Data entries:
::::::::

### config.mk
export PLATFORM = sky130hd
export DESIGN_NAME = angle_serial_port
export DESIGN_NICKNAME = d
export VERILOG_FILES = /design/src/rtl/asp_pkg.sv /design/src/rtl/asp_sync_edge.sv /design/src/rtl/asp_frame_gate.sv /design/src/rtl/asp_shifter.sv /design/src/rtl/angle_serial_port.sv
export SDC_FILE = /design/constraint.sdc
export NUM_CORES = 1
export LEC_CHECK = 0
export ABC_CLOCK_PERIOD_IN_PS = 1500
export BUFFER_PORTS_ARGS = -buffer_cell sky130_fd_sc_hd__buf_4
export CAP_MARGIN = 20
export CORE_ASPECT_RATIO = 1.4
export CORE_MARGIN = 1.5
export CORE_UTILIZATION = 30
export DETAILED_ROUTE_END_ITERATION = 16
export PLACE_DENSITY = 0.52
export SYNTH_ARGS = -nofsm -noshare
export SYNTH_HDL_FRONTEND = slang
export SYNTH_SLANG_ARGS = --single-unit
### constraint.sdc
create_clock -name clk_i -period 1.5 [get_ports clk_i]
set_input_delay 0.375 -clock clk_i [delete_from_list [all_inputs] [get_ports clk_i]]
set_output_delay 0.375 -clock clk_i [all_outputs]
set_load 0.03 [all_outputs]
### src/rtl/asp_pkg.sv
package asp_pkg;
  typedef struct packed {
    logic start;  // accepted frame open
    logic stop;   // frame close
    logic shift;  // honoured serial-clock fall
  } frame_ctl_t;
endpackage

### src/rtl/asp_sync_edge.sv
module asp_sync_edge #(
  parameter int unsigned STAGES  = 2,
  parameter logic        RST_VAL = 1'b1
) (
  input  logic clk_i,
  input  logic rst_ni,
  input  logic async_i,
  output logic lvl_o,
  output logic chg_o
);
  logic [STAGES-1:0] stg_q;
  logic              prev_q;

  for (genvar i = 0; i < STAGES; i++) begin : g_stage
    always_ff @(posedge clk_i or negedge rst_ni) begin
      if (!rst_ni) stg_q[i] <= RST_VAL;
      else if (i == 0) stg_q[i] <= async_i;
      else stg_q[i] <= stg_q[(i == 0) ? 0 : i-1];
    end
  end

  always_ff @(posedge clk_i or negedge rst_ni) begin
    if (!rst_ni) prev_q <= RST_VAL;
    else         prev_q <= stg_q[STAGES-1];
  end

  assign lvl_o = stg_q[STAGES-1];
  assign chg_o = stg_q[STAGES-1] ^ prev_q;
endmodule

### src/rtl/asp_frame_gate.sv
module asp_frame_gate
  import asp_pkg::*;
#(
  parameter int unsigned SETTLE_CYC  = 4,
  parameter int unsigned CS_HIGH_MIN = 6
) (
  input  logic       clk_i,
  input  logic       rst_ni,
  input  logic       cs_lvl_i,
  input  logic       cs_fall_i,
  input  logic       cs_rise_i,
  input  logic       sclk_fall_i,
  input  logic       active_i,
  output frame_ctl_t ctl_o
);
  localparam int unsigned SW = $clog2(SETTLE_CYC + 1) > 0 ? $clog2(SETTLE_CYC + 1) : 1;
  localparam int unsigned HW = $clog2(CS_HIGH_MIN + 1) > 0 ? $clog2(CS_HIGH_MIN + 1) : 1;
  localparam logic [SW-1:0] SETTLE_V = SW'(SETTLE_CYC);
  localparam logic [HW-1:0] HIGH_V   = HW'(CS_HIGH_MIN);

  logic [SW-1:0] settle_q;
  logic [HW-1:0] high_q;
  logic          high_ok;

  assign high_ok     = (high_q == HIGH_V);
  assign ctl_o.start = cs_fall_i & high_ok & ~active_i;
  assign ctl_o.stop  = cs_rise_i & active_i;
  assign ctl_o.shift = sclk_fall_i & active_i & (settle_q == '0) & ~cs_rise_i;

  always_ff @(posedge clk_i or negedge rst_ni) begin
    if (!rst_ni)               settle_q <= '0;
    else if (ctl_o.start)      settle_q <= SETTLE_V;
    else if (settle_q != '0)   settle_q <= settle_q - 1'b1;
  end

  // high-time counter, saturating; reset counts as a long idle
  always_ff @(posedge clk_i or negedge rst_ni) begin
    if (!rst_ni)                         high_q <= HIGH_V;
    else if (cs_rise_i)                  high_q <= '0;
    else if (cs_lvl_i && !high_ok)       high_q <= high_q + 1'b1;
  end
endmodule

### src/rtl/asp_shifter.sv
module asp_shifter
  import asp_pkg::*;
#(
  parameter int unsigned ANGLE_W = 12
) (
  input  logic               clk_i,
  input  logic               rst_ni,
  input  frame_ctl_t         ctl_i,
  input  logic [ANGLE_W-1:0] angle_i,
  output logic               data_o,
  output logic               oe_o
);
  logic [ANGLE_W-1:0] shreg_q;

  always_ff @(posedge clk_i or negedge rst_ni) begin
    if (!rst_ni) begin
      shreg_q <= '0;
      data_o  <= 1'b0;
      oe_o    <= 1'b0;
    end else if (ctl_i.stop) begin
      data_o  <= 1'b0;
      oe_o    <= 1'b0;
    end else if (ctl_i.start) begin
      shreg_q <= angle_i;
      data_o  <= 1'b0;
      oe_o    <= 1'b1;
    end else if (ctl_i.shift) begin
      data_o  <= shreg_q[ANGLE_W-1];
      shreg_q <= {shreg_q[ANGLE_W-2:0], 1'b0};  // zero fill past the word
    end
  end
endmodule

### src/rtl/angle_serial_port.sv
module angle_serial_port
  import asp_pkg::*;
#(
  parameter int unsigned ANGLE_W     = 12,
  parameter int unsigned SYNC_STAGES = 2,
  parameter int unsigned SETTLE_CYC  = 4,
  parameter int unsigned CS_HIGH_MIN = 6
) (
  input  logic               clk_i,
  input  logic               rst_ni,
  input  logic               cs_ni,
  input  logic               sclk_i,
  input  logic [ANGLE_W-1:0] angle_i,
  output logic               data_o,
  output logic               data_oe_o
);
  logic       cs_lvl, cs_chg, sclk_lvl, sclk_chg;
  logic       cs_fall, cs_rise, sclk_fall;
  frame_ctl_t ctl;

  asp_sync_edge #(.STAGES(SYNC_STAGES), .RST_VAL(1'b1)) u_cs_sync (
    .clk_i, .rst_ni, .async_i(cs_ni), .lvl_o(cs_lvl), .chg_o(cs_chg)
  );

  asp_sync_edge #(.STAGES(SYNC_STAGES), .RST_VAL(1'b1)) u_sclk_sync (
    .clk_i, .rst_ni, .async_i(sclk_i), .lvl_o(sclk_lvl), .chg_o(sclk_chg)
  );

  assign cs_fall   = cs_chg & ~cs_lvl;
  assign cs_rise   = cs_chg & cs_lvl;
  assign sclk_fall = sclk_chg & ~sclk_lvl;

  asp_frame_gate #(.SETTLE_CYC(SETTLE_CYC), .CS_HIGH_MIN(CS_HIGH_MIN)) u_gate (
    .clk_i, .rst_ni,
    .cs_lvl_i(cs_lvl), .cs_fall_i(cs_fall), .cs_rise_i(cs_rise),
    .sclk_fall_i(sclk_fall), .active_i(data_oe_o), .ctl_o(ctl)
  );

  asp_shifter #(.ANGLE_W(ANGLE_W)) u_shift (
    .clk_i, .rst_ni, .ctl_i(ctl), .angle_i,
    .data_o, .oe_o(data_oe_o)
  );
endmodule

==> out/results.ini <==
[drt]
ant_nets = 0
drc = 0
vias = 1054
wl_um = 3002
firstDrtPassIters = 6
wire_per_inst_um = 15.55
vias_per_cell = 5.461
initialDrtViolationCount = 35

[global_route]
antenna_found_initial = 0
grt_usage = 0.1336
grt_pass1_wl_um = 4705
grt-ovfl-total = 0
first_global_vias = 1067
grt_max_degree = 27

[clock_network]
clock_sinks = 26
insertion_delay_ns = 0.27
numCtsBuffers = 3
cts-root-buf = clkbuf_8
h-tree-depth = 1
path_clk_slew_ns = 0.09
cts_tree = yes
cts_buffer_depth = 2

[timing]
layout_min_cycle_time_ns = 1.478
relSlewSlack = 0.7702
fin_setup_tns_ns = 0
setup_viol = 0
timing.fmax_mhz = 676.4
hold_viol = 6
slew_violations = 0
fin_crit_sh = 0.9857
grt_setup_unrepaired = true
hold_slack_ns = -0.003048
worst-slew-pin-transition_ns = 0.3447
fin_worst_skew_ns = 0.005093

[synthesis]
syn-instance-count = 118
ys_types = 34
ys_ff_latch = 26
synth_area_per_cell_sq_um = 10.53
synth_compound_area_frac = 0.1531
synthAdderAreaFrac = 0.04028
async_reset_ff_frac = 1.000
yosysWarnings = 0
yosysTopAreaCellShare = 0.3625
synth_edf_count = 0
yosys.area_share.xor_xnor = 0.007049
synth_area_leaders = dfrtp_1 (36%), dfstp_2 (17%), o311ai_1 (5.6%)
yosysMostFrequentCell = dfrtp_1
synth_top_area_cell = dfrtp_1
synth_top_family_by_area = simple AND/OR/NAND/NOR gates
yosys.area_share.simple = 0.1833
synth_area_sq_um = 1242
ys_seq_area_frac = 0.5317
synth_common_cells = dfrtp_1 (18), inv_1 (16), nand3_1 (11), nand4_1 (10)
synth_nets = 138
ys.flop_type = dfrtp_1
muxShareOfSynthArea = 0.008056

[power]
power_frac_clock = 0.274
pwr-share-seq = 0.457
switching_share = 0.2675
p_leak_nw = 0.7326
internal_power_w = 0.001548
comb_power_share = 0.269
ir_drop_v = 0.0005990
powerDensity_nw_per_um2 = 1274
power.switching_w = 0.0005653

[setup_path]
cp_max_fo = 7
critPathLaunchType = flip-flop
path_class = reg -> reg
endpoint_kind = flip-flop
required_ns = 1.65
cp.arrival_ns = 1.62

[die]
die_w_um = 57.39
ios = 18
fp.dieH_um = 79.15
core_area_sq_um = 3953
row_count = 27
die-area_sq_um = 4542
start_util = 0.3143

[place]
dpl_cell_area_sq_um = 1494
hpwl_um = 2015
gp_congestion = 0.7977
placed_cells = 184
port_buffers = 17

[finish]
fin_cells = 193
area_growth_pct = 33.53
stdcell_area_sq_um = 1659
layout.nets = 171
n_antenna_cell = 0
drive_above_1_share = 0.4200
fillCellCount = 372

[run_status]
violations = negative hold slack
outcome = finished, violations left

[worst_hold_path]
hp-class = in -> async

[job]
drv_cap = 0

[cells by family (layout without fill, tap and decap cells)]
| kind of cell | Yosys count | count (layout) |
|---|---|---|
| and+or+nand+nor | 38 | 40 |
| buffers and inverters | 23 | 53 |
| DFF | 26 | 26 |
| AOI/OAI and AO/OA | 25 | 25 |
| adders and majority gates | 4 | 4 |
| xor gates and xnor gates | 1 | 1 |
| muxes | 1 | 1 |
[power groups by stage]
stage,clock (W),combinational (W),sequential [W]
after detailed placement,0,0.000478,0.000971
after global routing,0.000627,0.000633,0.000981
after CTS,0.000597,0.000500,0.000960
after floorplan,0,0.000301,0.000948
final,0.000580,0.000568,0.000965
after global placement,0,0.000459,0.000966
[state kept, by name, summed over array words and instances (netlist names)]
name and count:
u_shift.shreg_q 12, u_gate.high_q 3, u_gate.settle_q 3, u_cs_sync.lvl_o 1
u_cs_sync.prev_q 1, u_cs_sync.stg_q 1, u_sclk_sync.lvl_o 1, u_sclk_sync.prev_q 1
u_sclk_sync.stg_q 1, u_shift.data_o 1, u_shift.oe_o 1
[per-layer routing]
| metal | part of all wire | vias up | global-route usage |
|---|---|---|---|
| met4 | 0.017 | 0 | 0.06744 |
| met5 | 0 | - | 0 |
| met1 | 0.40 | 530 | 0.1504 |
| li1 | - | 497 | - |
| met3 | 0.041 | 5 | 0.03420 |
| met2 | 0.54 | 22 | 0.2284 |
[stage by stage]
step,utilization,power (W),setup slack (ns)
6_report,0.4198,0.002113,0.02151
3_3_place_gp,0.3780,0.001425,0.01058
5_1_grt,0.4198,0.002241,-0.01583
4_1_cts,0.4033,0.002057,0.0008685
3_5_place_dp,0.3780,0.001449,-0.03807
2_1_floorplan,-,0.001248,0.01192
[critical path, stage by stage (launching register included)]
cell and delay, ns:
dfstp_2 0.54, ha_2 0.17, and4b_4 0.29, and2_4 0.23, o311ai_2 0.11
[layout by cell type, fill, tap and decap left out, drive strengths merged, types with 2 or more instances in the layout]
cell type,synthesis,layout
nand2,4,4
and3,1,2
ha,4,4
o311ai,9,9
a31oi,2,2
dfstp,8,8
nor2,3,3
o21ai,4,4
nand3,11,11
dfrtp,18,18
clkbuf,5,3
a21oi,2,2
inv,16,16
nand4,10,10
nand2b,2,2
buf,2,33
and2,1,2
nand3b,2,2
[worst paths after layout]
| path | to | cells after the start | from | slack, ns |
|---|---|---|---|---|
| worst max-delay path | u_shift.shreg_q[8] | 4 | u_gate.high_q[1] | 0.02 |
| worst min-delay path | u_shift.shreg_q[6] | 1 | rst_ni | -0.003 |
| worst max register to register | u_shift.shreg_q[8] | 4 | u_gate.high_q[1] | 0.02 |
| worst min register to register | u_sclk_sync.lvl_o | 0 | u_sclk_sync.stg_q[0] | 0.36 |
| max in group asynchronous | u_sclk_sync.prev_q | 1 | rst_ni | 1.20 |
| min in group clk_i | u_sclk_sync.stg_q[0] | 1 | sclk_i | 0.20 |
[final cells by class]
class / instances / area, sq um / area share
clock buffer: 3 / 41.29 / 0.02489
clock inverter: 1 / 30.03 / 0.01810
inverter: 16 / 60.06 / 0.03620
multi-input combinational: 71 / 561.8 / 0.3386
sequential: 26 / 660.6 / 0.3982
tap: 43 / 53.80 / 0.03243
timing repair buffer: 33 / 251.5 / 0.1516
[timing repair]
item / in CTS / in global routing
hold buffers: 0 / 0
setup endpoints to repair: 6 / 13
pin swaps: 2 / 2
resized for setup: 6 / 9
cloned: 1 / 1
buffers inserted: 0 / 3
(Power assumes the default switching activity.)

::::::::

*INSTRUCTIONS TO FOLLOW*:
From the records above, reproduce exactly the lines from the one with "DFF | 26 | 26 |" to the one with "after detailed placement,0,0.000478,0.000971", both included, and no others.

*YOUR SOLUTION*:
| DFF | 26 | 26 |
| AOI/OAI and AO/OA | 25 | 25 |
| adders and majority gates | 4 | 4 |
| xor gates and xnor gates | 1 | 1 |
| muxes | 1 | 1 |
[power groups by stage]
stage,clock (W),combinational (W),sequential [W]
after detailed placement,0,0.000478,0.000971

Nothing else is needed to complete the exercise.